まぁ、そもそも部室のロッカーにサバイバルナイフを入れてるという負い目もある・・・。
「あーぁ、こういうときに協力してくれないんだもんなー。」
例によって稗田と野沢は「あとは、任せるよ」と、部屋を出て行ってしまっていた。
「しかしまぁ、こうしていても仕方ありませんし・・・」そういって、黒井ミサ子が立ち上がると、反射的にナオも立ち上がった。

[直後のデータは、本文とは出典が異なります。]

[src/rtl/uart_rx_deserializer.sv]
// UART receive front end: 2-flop synchronizer, mid-bit sampling FSM, per-byte parity/framing flags.
// Optional build macro UART_RX_MAJORITY_VOTE_EN selects 2-of-3 majority sampling around mid-bit.
module uart_rx_deserializer #(
  parameter int CLOCK_FREQUENCY    = 50_000_000,
  parameter int BAUD_RATE          = 115_200,
  parameter int INCLUDE_PARITY_BIT = 1,
  parameter int STOP_BITS          = 1
) (
  input  logic       clock,
  input  logic       clear,
  input  logic       uart_rx,
  output logic       data_out_valid,
  output logic [7:0] data_out,
  output logic       parity_error,
  output logic       stop_bit_unstable
);

  localparam int CLOCKS_PER_BIT = CLOCK_FREQUENCY / BAUD_RATE;
  localparam int CW             = (CLOCKS_PER_BIT > 1) ? $clog2(CLOCKS_PER_BIT) : 1;

`ifdef UART_RX_MAJORITY_VOTE_EN
  localparam int SAMPLE_DELAY = 1;
  localparam int MIN_CPB      = 6;
`else
  localparam int SAMPLE_DELAY = 0;
  localparam int MIN_CPB      = 4;
`endif

  localparam logic [CW-1:0] START_SAMPLE = CW'(CLOCKS_PER_BIT / 2 - 1 + SAMPLE_DELAY);
  localparam logic [CW-1:0] LAST_COUNT   = CW'(CLOCKS_PER_BIT - 1);
  localparam logic          LAST_STOP    = 1'(STOP_BITS - 1);

  if (CLOCKS_PER_BIT < MIN_CPB) begin : g_cpb_check
    $error("uart_rx_deserializer: CLOCKS_PER_BIT too small for the selected sampling mode");
  end
  if ((STOP_BITS != 1) && (STOP_BITS != 2)) begin : g_stop_check
    $error("uart_rx_deserializer: STOP_BITS must be 1 or 2");
  end

  typedef enum logic [2:0] {
    S_IDLE   = 3'd0,
    S_START  = 3'd1,
    S_DATA   = 3'd2,
    S_PARITY = 3'd3,
    S_STOP   = 3'd4
  } state_t;

  // Even parity: data plus parity bit must hold an even number of ones.
  function automatic logic parity_mismatch(input logic [7:0] data, input logic par_bit);
    parity_mismatch = (^data) ^ par_bit;
  endfunction

  function automatic logic majority3(input logic a, input logic b, input logic c);
    majority3 = (a & b) | (a & c) | (b & c);
  endfunction

  state_t        state_q;
  logic [CW-1:0] count_q;
  logic [2:0]    bit_idx_q;
  logic          stop_idx_q;
  logic [7:0]    shift_q;
  logic          parity_err_q;
  logic          stop_err_q;
  logic          rx_meta_q;
  logic          rx_s_q;
  logic          valid_q;
  logic [7:0]    data_q;
  logic          parity_out_q;
  logic          stop_out_q;
  logic          sample_bit_d;
  logic          count_wrap_d;

`ifdef UART_RX_MAJORITY_VOTE_EN
  logic [1:0] rx_hist_q;

  // Two previous rx_s values; with the current one they span mid-1..mid+1 at the sample point.
  always_ff @(posedge clock) begin
    if (!clear) begin
      rx_hist_q <= 2'b11;
    end else begin
      rx_hist_q <= {rx_hist_q[0], rx_s_q};
    end
  end

  assign sample_bit_d = majority3(rx_s_q, rx_hist_q[0], rx_hist_q[1]);
`else
  assign sample_bit_d = rx_s_q;
`endif

  assign count_wrap_d = (count_q == LAST_COUNT);

  // Synchronizer, receive FSM and registered byte outputs.
  always_ff @(posedge clock) begin
    if (!clear) begin
      rx_meta_q    <= 1'b1;
      rx_s_q       <= 1'b1;
      state_q      <= S_IDLE;
      count_q      <= '0;
      bit_idx_q    <= 3'd0;
      stop_idx_q   <= 1'b0;
      shift_q      <= 8'd0;
      parity_err_q <= 1'b0;
      stop_err_q   <= 1'b0;
      valid_q      <= 1'b0;
      data_q       <= 8'd0;
      parity_out_q <= 1'b0;
      stop_out_q   <= 1'b0;
    end else begin
      rx_meta_q    <= uart_rx;
      rx_s_q       <= rx_meta_q;
      valid_q      <= 1'b0;
      parity_out_q <= 1'b0;
      stop_out_q   <= 1'b0;

      case (state_q)
        S_IDLE: begin
          count_q <= '0;
          if (!rx_s_q) begin
            state_q <= S_START;
          end
        end

        S_START: begin
          if (count_q == START_SAMPLE) begin
            count_q <= '0;
            if (sample_bit_d) begin
              state_q <= S_IDLE;
            end else begin
              bit_idx_q <= 3'd0;
              state_q   <= S_DATA;
            end
          end else begin
            count_q <= count_q + 1'b1;
          end
        end

        S_DATA: begin
          if (count_wrap_d) begin
            count_q   <= '0;
            shift_q   <= {sample_bit_d, shift_q[7:1]};
            bit_idx_q <= bit_idx_q + 3'd1;
            if (bit_idx_q == 3'd7) begin
              stop_idx_q <= 1'b0;
              if (INCLUDE_PARITY_BIT != 0) begin
                state_q <= S_PARITY;
              end else begin
                state_q <= S_STOP;
              end
            end
          end else begin
            count_q <= count_q + 1'b1;
          end
        end

        S_PARITY: begin
          if (count_wrap_d) begin
            count_q      <= '0;
            parity_err_q <= parity_mismatch(shift_q, sample_bit_d);
            stop_idx_q   <= 1'b0;
            state_q      <= S_STOP;
          end else begin
            count_q <= count_q + 1'b1;
          end
        end

        S_STOP: begin
          if (count_wrap_d) begin
            count_q <= '0;
            if (stop_idx_q == LAST_STOP) begin
              // Leave at mid-stop-bit so a back-to-back start edge is not missed.
              valid_q      <= 1'b1;
              data_q       <= shift_q;
              parity_out_q <= parity_err_q;
              stop_out_q   <= stop_err_q | ~sample_bit_d;
              parity_err_q <= 1'b0;
              stop_err_q   <= 1'b0;
              stop_idx_q   <= 1'b0;
              state_q      <= S_IDLE;
            end else begin
              stop_err_q <= stop_err_q | ~sample_bit_d;
              stop_idx_q <= stop_idx_q + 1'b1;
            end
          end else begin
            count_q <= count_q + 1'b1;
          end
        end

        default: begin
          count_q <= '0;
          state_q <= S_IDLE;
        end
      endcase
    end
  end

  assign data_out_valid    = valid_q;
  assign data_out          = data_q;
  assign parity_error      = parity_out_q;
  assign stop_bit_unstable = stop_out_q;

endmodule

[config.mk]
export PLATFORM = sky130hd
export DESIGN_NAME = uart_rx_deserializer
export DESIGN_NICKNAME = d
export VERILOG_FILES = /design/src/rtl/uart_rx_deserializer.sv
export SDC_FILE = /design/constraint.sdc
export NUM_CORES = 1
export LEC_CHECK = 0
export BUFFER_PORTS_ARGS = -buffer_cell sky130_fd_sc_hd__buf_2
export CAP_MARGIN = 20
export CORE_ASPECT_RATIO = 0.5
export CORE_MARGIN = 2
export CORE_UTILIZATION = 62
export DETAILED_ROUTE_END_ITERATION = 12
export PLACE_DENSITY = 0.78
export SLEW_MARGIN = 20
export SYNTH_ARGS = -nofsm -noshare
export SYNTH_HDL_FRONTEND = slang
export SYNTH_SLANG_ARGS = --single-unit
export TNS_END_PERCENT = 5
[constraint.sdc]
create_clock -name clock -period 3.3 [get_ports clock]
set_input_delay 0.66 -clock clock [delete_from_list [all_inputs] [get_ports clock]]
set_output_delay 0.66 -clock clock [all_outputs]
set_load 0.02 [all_outputs]
# == After elaboration in Yosys (flattened, before gate mapping) ==
# Index checks and enable logic that the tools add are counted.
# word_totals
ff_bits,39
inputBits,3
word_cells,81
# classes
addsub,3
eq_ne,15
n_mux,28
bitwise,7
n_reduce_logical,15
# op_table
cell,n
3-bit 2-to-1 mux,10
9-bit 2-to-1 mux,2
9-bit one-hot mux with 2 select lines,1
2-bit inequality test (second input constant),8
3-bit one-hot mux with 5 select lines,1
1-bit 2-to-1 mux,10
9-bit by 1-bit adder with 9-bit output (second input constant),1
9-bit by 8-bit == test with 1-bit output (second input constant),1
9-bit == test (second input constant),1
4-bit AND reduction,2
8-bit parity,1
7-bit AND reduction,1
3-bit by 2-bit == test with 1-bit output (second input constant),2
3-bit == test (second input constant),2
3-bit one-hot mux with 2 select lines,1
3-bit AND reduction,2
1-bit inverter,5
5-bit AND reduction,1
2-bit AND reduction,2
2-bit nonzero test,2
4-bit OR reduction,1
3-bit by 1-bit adder with 3-bit output (second input constant),1
3-bit by 1-bit == test with 1-bit output (second input constant),1
3-bit logical NOT,1
other kinds (8),8

# == Longest topological paths before layout ==
# depth
ltp_word,4
ltp_mapped,8

# == Least setup slack after synthesis ==
# OpenSTA, ideal clock, no wires.
# synth_timing
path_kind,register -> register
startpoint,reg count_q[0]
endpoint,reg shift_q[0]
setup_time_ps,116
arrival_time_ps,1628
setup_slack_ps,1556
path_stages_with_launch,8
n_path_buf,1
synth_period_minus_slack_ps,1744
path_cell_list,dfxtp_1 > ha_1 > nand4b_2 > or3_4 > or3_1 > buf_2 > nand2_1 > a21boi_1
# synth_between
elab_chain_len,2
# synth_rtl
item,line_no,text
start: declaration,58,logic [CW-1:0] count_q;
start signal: assignment,133,count_q <= count_q + 1'b1;
start signal: assignment,151,count_q <= count_q + 1'b1;
start signal: assignment,162,count_q <= count_q + 1'b1;
9-bit == test,90,assign count_wrap_d = (count_q == LAST_COUNT);
2-bit AND reduction (no line),-,
end signal: assignment,140,"shift_q <= {sample_bit_d, shift_q[7:1]};"
end: declaration,61,logic [7:0] shift_q;
# No other way between the ends.
# A chain may end at the register's enable or synchronous reset.

# == Final worst setup path ==
# layout_timing
startpoint,reg count_q[0]
endpoint,reg bit_idx_q[2]
# layout_between
elab_chain_len,3
word_cells_on_any_way,5
classes_between,4 x eq/ne; 1 x reduce/logical
# layout_rtl
item,line_no,text
9-bit by 8-bit == test with 1-bit output or 9-bit == test (tied branches),"124, 90",
2-bit inequality test (no line),-,
4-bit AND reduction (no line) (*),-,
end signal: assignment,141,bit_idx_q <= bit_idx_q + 3'd1;
end: declaration,59,logic [2:0] bit_idx_q;
# Every way passes the cells marked *; elsewhere a longest branch is shown, timed or not.

==> metrics.md <==
| Metric | Value |
|---|---|
| Worst vdd ir | 0.000269 V |
| Total wire length | 2910 µm |
| RSZ-0062 raised after global routing | no |
| Sequential Power Share | 58.7% |
| Ys Warns | 0 |
| R2R cell count | 6 |
| Number of DRC markers in iteration 0 | 40 |
| Max cap viols | 0 |
| Clock transition at path regs | 0.07 ns |
| Syn Inst Count | 180 |
| Hold Buf Count CTS | 0 |
| Switching Share | 21.5% |
| Critical path peak fanout | 11 |
| Worst Path Arrival | 2.27 ns |
| Root Buffer | clkbuf_8 |
| Seq cells post-synth | 37 |
| CP Capture Type | register |
| Clk sinks | 37 |
| Fmax | 487 MHz |
| Setup TNS | 0 ns |
| Required time of the critical path | 3.52 ns |
| Total congestion overflow | 0 |
| Fin nets | 199 |
| # IOs | 14 |
| Clock power share | 39.2% |
| Worst Tran Pin Value | 0.652 ns |
| # H-tree levels | 2 |
| Sequential area share after synthesis | 43.9% |
| Synth cell types | 40 |
| Syn_nets | 188 |
| Antenna violations before repair | 0 |
| Layout cells sized above 1 | 13.5% |
| Vias per cell | 5.42 |
| DRT antenna net count | 0 |
| Cells taking the most area after synthesis | dfxtp_1 44%, xnor2_1 5.7%, mux2i_1 5.3% |
| # Post-CTS Setup Buffers | 0 |
| Final worst path period share | 62.2% |
| Die ar. | 3180 µm² |
| Largest area contributor in the netlist | dfxtp_1 |
| Setup Viol. Count Final | 0 |
| Via Count | 1241 |
| Final hold vios | 0 |
| Switching power total | 166 µW |
| Static Leak | 0.000703 µW |
| Cts bufs inserted | 5 |
| Int Power | 603 µW |
| DIE HEIGHT | 40.9 µm |
| Synth async-reset ratio | 0% |
| Die X | 77.8 µm |
| Status | finished clean |
| Post-CTS resize count | 0 |
| IO buf count | 13 |
| HP Class | register to register |
| Core ar. | 2590 µm² |
| Number of enable flip-flop cells after synthesis | 0 |
| Initial Util | 65.3% |
| Max clock buf depth | 2 |
| Predominant post-synthesis flop cell | dfxtp_1 |
| CTS tree | yes |
| DR WL/cell | 12.7 µm |
| Largest net degree at the start of global routing | 29 |
| Netlist Area Pre-Place | 1690 µm² |
| Routability Congestion | 0.891 |
| # DRC | 0 |
| Half-perimeter wire length after placement | 2050 µm |
| Total track usage | 19.6% |
| Yosys top cell area share | 43.9% |
| Tmin final | 2.05 ns |
| Worst Hold Path Cells | 1 |
| Rel. slew slack | 56.3% |
| Gate power share | 2.1% |
| PD cells | 418 nW/µm² |
| # fillers | 207 |
| Worst-Skew Late Latency | 0.29 ns |
| Pre-antenna DRT Iters | 4 |
| CP startpoint kind | register |
| Syn_area_per_cell | 9.38 µm² |
| Vias in the first global route | 1033 |
| Row count | 13 |
| ANT cells | 0 |
| Setup Skew | 0.00839 ns |
| Crit Path Category | register to register |
| Area Overhead vs Synth | 8.97% |
| First-pass GRT wire length | 4510 µm |
| Overall Power | 768 µW |
| Fin. max-slew vios | 0 |
==> stage by stage <==
stage / instances / instance area [µm²] / util (%) / hold WS [ns] / setup WS (ns)
after CTS: 229 / 1840 / 71.1 / 0.416 / 1.24
final: 229 / 1840 / 71.1 / 0.413 / 1.25
after floorplan: 180 / 1690 / - / 0.386 / 1.56
after detailed placement: 221 / 1760 / 67.9 / 0.399 / 1.27
after global placement: 221 / 1760 / 67.9 / 0.404 / 1.37
after global routing: 229 / 1840 / 71.1 / 0.456 / 1.10
==> power by group through the flow <==
stage               sequential, µW  combinational (µW)  clock [µW]
finish                         451                16.2         301
detailed placement             461                16.5           0
global placement               461                16.3           0
floorplan                      460                14.3           0
global route                   451                18.2         324
CTS                            451                16.4         306
==> worst max-delay path: stages (launching register included) <==
cell,delay (ns)
dfxtp_1,0.41
ha_1,0.19
nand4b_2,0.16
or3_4,0.39
nor3_2,0.55
a22oi_1,0.14
nor2b_1,0.15
==> logic make-up after synthesis <==
logic type	count (synthesis)	synth area share (%)
mux	9	5.34
simple gates	77	25.1
compound gates	24	10.3
xor+xnor	14	8.08
fa+ha+maj	5	3.71
buf+inv	14	3.63
flops	37	43.9
==> Yosys cell counts, types with 4 or more instances <==
| cell | n |
|---|---|
| a21boi_1 | 9 |
| nor2_1 | 14 |
| dfxtp_1 | 37 |
| nand2_1 | 22 |
| and3_1 | 4 |
| ha_1 | 5 |
| xnor2_1 | 11 |
| clkbuf_1 | 4 |
| mux2i_1 | 9 |
| nand3_1 | 6 |
| nor2b_1 | 13 |
| inv_1 | 5 |
==> cells in the final DEF, fill, tap and decap left out, types with 4 or more instances in the layout <==
| cell type | count |
|---|---|
| dfxtp_1 | 37 |
| nand2_1 | 22 |
| nor2_1 | 14 |
| nor2b_1 | 13 |
| buf_2 | 13 |
| xnor2_1 | 11 |
| mux2i_1 | 9 |
| a21boi_1 | 9 |
| nand3_1 | 6 |
| inv_1 | 5 |
| ha_1 | 5 |
| clkbuf_8 | 5 |
| and3_1 | 4 |
==> flip-flops by register name, summed over array words and instances, names as in the netlist <==
| register | flops |
|---|---|
| data_out | 8 |
| shift_q | 8 |
| bit_idx_q | 3 |
| rx_meta_q | 1 |
| parity_err_q | 1 |
| rx_s_q | 1 |
| stop_bit_unstable | 1 |
| parity_error | 1 |
| count_q | 9 |
| state_q | 3 |
| data_out_valid | 1 |
==> layer usage <==
metal  vias to the layer above  routed length (µm)  track usage (%)
met5                         -                   0                0
met4                         0                  48             11.2
met3                         8                 121             6.83
met2                        25                1300             32.5
met1                       586                1440             23.3
li1                        622                   -                -
==> layout make-up <==
cell class | count | area [µm²] | share of cell area, %
multi-input combinational | 129 | 886 | 48.2
sequential | 37 | 741 | 40.3
clock buffer | 6 | 72.6 | 3.95
timing repair buffer | 13 | 65.1 | 3.54
tap | 37 | 46.3 | 2.52
inverter | 5 | 18.8 | 1.02
clock inverter | 2 | 10.0 | 0.544
==> final timing paths <==
check / from / endpoint / slack [ns]
worst max register to register: count_q[0] / bit_idx_q[2] / 1.25
worst max-delay path: count_q[0] / bit_idx_q[2] / 1.25
worst min-delay path: rx_meta_q / rx_s_q / 0.41
worst min register to register: rx_meta_q / rx_s_q / 0.41
Note: power is estimated with default switching activity, not from simulation.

「仕方ないって・・・、どうする気ですか?」とややとがめるような言葉が口から出る。
黒井はやや俯くと、ニヤリと口元を歪めて「大丈夫ですよ。知っていることを話してもらうだけですから。」と答えた。
「やややゃゃゃ!や!・・・だめですよ!分かりました僕が行きます!」黒い不安がナオの背中を押していた。
・・・・・・・・・とりあえず!僕が行かなくちゃダメなんだ!
もう、冬も近いというのにこの部屋は空調がされているらしく、無機質な空気を感じた。
なんとなくぎこちない動きで扉を開き、靴を脱ぐ。
『靴を脱いでから扉を開ければ良かった』そんなつまらない事を思いつく。
扉を空けた先の部屋は思いのほか狭い。
もう、夕暮れ時ではあるのだが、真っ黒なカーテンが引かれたその部屋は蛍光灯の光で青白く明るかった。
少年、三崎はコンピューターディスプレイを背にして、ナオのほうへ向いていた。
「なにか、用でも?」冷たさと硬さを感じさせる声。
「その、右手の事を・・・つまり、なぜ、うちの部室へ入ったかって事を聞きたい。」ナオは相手の声に、自分と同じくらいの緊張を感じていた。
三崎は困ったように首をかしげた。
「ああ、なるほど」
無内容な応答だと感じた。
「つまり、認めるんだな?」
「いや、それはまだ早い。しかし、否定しても仕方ない。確信が無ければわざわざ合いに来ないだろう?」
意味がわからなかった、それが顔に出ていたのだろう「つまりだ、君は確信がある、但し僕はそれを認めない。」
何か言おうとしたが、それが言葉にならないうちに三崎はさらに言葉を続けた「だたし、動機はある、露木さんのノート。あれは僕が譲り受けるはずだったものだ返してもらいたい。」
昨日そのあと意味のあることを話せなかったと思う。
部屋を出た瞬間手が震えていた事は覚えている。